┌─ DATA EXCERPTS

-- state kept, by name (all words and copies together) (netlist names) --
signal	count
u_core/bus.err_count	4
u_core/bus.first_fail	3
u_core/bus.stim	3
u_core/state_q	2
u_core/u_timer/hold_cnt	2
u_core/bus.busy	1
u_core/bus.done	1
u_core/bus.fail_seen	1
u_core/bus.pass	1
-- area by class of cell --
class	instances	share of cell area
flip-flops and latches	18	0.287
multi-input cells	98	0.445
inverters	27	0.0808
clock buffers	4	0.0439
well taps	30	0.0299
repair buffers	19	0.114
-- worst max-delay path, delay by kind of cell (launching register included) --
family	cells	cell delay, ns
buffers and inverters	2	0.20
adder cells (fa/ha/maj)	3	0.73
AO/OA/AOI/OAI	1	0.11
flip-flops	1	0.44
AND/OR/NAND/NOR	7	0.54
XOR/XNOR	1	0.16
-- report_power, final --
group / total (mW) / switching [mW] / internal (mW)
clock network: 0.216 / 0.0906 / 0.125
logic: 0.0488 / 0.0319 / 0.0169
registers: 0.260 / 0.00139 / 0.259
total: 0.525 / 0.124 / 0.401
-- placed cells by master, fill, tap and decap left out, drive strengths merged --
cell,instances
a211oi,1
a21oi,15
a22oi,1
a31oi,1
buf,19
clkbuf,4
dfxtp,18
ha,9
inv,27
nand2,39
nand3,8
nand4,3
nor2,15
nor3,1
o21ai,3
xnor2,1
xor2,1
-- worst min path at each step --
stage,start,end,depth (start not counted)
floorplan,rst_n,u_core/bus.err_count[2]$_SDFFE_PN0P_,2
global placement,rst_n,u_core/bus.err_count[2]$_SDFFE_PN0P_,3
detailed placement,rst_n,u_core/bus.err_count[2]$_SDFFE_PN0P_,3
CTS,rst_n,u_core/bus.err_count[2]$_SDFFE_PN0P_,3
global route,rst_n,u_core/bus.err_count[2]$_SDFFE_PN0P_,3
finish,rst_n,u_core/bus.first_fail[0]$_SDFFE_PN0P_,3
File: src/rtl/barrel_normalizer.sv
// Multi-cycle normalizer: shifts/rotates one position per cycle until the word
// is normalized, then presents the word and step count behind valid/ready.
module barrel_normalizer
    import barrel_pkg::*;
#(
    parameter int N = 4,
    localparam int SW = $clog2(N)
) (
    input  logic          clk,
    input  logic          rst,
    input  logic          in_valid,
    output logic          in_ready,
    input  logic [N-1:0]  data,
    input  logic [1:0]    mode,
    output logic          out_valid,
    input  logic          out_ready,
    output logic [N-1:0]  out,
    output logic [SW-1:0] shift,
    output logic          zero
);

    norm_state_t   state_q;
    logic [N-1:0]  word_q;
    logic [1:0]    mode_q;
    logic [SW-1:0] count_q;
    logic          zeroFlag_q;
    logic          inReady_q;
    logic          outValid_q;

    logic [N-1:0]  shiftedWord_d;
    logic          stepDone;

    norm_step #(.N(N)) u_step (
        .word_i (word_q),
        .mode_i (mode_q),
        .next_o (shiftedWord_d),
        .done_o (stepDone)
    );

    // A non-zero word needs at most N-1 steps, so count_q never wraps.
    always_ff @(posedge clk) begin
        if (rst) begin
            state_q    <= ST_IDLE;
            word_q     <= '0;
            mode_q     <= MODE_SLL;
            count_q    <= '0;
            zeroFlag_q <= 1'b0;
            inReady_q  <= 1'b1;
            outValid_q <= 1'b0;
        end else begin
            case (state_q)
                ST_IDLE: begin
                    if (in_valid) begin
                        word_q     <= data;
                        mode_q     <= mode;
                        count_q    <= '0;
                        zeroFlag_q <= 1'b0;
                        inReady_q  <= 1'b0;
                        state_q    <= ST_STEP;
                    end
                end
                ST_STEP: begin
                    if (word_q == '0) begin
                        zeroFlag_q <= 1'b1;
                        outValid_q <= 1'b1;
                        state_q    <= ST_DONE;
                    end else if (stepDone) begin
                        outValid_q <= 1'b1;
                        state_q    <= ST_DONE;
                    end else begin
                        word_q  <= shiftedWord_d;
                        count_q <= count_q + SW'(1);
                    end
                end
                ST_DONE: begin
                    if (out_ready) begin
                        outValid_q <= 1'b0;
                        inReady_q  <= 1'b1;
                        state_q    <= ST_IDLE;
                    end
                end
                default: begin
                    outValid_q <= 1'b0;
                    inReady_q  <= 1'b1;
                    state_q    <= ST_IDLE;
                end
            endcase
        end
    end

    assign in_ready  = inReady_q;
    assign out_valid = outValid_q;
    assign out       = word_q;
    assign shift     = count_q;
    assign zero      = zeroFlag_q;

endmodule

└─
┌─ DATA EXCERPTS

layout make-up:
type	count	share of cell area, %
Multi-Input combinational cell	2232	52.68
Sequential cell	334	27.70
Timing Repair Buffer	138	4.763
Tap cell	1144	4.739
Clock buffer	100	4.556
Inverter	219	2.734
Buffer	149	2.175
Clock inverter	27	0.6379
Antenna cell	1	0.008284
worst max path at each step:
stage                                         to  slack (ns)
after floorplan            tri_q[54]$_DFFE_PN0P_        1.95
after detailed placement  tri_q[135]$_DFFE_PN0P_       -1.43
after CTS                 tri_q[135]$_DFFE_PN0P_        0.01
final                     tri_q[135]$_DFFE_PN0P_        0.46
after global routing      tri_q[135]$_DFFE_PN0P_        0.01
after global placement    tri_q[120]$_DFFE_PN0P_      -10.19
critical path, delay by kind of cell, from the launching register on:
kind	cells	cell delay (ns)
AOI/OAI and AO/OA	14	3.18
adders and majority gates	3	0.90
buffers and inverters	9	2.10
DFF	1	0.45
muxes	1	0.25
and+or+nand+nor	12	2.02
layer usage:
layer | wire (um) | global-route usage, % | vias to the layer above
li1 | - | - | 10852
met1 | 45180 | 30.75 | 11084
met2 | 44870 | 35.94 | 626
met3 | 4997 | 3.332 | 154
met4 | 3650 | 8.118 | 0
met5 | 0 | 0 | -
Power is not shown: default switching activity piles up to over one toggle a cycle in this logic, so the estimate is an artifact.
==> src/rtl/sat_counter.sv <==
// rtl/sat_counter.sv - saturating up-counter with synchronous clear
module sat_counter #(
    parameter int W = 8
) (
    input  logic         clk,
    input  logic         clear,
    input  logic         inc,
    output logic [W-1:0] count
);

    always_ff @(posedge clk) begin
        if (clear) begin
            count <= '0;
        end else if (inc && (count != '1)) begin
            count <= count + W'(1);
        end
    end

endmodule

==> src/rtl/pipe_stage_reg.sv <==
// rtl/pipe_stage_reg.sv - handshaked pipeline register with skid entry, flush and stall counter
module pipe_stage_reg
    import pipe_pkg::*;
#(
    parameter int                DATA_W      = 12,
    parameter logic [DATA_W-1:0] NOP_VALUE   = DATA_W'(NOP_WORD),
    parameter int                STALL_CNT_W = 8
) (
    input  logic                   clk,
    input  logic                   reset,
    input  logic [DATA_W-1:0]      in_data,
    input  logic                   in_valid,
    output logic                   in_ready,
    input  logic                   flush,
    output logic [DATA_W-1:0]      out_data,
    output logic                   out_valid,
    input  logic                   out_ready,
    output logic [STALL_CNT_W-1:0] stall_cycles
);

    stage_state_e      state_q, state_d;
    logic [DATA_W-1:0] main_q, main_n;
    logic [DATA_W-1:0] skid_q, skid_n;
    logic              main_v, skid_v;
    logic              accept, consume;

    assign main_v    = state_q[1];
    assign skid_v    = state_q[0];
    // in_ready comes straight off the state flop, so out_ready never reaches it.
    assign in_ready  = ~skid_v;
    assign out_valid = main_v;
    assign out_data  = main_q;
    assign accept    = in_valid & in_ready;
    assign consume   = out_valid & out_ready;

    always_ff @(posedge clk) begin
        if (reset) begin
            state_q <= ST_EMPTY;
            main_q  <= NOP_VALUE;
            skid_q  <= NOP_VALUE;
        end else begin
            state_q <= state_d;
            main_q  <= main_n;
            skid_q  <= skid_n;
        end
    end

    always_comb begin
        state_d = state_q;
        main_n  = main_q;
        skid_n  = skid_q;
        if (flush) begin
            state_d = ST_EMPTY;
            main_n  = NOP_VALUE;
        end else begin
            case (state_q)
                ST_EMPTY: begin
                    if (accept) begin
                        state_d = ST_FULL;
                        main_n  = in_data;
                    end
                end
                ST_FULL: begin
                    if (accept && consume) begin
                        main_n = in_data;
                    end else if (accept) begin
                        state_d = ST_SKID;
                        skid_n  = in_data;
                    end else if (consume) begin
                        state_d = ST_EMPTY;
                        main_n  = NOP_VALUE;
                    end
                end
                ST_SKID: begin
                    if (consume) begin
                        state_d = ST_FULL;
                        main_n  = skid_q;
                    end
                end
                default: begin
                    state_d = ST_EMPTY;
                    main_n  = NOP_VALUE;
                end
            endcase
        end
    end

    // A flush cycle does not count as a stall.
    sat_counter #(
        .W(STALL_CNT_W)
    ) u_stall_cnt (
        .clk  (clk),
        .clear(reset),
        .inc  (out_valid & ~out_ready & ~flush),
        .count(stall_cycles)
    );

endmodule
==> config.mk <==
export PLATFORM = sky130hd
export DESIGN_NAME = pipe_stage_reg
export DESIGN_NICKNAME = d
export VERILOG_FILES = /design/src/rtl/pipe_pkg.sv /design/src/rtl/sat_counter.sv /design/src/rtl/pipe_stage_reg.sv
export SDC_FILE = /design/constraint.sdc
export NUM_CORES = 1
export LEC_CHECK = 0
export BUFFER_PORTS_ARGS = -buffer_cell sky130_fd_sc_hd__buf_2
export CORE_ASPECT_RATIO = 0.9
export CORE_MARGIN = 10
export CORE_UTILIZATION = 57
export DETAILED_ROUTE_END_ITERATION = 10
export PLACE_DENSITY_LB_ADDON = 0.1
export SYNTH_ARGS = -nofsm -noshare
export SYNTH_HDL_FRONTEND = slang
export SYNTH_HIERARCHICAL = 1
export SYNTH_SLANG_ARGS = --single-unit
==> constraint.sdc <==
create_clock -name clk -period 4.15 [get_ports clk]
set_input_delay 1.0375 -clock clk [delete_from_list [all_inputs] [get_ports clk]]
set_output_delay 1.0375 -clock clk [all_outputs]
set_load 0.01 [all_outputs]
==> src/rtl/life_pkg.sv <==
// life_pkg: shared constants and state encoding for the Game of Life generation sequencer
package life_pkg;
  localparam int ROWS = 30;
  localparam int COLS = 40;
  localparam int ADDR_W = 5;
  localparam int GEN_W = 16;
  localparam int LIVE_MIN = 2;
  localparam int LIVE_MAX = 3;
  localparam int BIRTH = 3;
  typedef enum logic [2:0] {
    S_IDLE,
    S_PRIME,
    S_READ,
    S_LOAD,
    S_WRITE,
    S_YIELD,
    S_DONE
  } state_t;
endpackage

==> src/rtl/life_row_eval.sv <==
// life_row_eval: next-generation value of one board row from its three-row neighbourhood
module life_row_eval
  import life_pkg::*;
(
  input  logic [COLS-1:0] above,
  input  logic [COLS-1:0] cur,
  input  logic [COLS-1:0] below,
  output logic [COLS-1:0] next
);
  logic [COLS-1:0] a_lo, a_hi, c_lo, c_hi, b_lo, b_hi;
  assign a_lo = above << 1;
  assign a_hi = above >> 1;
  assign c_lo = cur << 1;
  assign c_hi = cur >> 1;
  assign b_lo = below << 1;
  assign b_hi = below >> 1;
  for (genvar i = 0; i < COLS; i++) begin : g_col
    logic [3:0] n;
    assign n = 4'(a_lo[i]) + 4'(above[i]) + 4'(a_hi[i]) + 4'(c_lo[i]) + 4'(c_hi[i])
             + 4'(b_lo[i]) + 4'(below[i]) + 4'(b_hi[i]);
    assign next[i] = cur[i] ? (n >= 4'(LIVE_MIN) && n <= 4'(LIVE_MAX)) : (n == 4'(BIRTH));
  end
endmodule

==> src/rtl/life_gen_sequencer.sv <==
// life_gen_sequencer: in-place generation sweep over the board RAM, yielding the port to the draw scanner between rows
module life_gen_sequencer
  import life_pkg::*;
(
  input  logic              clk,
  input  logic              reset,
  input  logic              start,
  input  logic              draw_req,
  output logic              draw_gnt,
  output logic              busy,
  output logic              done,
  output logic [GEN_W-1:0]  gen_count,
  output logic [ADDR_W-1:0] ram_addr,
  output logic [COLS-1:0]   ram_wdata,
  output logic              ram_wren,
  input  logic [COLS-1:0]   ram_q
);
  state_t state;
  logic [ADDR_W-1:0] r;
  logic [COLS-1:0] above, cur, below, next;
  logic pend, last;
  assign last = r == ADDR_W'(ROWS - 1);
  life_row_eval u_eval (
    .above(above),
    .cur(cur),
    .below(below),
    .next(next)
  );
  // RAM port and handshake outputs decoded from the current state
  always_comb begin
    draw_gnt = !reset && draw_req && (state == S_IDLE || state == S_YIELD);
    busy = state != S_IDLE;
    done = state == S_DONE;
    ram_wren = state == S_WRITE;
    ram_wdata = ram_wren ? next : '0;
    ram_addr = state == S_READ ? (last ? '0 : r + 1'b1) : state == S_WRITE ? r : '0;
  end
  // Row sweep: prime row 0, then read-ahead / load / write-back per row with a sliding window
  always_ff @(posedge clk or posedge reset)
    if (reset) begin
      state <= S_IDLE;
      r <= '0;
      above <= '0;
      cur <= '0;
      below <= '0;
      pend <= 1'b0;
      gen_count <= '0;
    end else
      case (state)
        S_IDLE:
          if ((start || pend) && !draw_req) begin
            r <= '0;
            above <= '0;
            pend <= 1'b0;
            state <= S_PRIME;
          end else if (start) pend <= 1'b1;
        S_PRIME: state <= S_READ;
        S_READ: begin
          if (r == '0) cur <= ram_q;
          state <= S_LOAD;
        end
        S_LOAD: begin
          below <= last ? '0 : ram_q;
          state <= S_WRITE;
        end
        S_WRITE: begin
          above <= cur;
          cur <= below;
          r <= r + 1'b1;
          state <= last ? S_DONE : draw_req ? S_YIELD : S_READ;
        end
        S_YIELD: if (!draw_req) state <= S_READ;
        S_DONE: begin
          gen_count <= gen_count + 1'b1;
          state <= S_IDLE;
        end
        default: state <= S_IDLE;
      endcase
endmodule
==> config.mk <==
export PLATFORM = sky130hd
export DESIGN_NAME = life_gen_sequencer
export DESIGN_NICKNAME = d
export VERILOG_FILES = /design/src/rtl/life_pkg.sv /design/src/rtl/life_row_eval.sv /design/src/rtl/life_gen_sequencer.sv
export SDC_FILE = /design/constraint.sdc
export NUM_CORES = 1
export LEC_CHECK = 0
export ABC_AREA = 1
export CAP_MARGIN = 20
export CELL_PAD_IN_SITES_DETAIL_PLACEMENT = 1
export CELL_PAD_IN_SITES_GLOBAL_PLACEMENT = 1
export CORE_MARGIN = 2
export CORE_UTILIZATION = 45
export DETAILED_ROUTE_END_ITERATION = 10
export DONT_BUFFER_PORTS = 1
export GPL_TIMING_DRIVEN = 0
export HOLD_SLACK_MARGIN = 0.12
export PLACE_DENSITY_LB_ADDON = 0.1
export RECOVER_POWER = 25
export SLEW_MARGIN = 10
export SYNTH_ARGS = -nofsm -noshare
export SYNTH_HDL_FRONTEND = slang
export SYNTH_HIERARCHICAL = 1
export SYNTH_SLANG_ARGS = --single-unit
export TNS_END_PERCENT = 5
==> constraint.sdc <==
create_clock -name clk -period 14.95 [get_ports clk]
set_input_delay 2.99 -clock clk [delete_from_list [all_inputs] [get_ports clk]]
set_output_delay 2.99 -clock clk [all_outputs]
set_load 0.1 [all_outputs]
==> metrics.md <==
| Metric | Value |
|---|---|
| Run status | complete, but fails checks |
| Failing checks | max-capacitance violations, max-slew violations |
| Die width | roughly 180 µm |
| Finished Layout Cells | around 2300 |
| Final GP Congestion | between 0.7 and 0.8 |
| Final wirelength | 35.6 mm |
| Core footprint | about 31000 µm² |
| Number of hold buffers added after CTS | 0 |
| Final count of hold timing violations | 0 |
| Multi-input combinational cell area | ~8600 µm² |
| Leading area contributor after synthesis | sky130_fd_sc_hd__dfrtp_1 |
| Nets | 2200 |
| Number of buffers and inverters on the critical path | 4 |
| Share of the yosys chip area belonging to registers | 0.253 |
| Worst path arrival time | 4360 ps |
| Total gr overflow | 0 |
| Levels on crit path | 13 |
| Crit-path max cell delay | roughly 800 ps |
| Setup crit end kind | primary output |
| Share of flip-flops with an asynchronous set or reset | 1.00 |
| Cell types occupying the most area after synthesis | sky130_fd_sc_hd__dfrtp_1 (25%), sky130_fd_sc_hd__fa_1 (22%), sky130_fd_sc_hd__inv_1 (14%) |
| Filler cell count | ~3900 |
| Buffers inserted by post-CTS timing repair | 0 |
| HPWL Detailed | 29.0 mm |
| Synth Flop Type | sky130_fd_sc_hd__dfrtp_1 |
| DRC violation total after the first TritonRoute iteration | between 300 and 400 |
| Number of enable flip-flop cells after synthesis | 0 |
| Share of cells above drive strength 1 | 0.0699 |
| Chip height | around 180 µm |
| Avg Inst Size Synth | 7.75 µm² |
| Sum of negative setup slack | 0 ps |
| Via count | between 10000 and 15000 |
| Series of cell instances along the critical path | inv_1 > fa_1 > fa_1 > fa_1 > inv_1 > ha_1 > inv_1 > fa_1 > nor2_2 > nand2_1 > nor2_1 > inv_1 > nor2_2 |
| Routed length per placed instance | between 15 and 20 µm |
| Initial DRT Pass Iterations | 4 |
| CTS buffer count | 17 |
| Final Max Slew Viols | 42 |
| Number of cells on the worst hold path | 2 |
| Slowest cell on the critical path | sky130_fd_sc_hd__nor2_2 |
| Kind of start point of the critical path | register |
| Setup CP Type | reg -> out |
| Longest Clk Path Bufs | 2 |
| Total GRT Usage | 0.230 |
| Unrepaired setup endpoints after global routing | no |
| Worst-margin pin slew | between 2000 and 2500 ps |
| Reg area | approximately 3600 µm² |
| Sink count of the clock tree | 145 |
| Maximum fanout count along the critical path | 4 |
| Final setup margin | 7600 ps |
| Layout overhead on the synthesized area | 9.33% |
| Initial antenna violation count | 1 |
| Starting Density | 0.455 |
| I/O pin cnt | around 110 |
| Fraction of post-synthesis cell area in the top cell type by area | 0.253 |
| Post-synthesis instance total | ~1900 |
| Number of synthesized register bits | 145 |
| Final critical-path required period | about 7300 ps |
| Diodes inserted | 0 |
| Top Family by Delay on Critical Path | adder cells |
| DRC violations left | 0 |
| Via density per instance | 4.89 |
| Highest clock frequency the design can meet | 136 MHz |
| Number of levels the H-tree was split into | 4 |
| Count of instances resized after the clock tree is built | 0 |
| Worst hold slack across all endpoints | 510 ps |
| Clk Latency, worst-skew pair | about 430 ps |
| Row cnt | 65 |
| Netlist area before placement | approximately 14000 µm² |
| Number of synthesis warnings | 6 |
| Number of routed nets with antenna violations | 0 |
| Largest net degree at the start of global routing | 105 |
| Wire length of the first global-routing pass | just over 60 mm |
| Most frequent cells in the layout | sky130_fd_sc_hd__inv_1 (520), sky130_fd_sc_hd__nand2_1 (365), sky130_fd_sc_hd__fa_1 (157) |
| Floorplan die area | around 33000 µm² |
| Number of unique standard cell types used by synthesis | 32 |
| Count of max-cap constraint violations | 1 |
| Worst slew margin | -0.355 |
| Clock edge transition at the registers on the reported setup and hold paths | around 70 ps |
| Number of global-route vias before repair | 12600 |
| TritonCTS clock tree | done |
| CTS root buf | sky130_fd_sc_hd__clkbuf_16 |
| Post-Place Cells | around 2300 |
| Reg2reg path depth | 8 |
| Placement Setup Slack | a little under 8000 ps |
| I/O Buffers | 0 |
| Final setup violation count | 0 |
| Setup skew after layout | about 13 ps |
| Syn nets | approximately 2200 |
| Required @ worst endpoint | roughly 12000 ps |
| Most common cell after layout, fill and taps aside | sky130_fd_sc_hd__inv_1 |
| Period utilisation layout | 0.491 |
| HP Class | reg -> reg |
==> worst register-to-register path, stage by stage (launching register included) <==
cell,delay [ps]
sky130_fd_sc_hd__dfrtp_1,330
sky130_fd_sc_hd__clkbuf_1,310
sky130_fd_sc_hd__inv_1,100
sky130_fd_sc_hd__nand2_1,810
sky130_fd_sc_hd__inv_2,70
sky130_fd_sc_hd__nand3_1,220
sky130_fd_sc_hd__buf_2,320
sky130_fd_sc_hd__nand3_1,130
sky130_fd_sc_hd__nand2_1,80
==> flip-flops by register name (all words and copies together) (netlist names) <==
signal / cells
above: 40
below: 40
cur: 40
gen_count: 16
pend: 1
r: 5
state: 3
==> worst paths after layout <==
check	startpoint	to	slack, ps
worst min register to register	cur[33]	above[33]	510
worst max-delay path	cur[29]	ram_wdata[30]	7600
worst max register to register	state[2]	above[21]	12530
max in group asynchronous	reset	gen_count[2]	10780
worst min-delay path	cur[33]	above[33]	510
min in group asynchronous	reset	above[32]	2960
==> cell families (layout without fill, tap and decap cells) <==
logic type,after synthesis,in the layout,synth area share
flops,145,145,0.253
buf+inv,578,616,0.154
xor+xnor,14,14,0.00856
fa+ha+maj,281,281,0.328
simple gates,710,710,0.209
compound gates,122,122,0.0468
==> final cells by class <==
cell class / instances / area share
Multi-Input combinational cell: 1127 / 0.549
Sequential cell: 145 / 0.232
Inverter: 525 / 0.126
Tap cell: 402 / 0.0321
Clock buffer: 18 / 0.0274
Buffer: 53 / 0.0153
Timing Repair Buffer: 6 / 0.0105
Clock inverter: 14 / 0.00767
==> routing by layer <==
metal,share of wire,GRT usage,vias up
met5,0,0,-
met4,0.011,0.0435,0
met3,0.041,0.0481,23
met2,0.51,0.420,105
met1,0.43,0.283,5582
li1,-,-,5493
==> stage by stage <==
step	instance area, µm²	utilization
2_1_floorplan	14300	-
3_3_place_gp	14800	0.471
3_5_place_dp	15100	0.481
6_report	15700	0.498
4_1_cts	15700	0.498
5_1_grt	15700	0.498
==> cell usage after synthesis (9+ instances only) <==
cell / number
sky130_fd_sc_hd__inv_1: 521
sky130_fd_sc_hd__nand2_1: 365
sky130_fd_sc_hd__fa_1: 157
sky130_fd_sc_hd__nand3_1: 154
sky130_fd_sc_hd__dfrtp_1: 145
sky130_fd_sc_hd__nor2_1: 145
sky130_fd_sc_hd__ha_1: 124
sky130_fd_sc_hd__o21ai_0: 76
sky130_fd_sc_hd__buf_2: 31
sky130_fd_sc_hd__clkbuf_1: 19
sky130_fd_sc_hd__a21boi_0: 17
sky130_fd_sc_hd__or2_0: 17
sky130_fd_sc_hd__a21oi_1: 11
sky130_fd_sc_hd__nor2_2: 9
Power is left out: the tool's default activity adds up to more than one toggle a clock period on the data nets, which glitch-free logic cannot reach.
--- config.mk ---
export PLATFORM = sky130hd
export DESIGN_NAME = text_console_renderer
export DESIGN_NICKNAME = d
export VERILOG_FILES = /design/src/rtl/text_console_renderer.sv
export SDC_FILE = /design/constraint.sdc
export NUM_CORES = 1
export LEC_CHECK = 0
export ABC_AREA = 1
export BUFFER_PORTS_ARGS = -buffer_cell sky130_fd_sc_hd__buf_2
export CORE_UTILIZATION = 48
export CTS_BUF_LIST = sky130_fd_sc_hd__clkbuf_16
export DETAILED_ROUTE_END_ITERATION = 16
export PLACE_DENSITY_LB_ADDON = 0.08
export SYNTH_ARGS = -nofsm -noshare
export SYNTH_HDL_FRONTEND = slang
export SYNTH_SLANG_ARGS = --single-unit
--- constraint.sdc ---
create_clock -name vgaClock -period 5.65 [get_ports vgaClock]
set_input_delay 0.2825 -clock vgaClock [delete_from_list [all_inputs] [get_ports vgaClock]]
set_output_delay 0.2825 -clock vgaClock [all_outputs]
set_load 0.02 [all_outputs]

└─

§ **TASK TO COMPLETE**
Your answer must be the lines above from the one containing "global placement,rst_n,u_core/bus.err_count[2]$_SDFFE_PN0P_,3" to the one containing "global route,rst_n,u_core/bus.err_count[2]$_SDFFE_PN0P_,3", both included, restated word for word.

§ **REPLY**
global placement,rst_n,u_core/bus.err_count[2]$_SDFFE_PN0P_,3
detailed placement,rst_n,u_core/bus.err_count[2]$_SDFFE_PN0P_,3
CTS,rst_n,u_core/bus.err_count[2]$_SDFFE_PN0P_,3
global route,rst_n,u_core/bus.err_count[2]$_SDFFE_PN0P_,3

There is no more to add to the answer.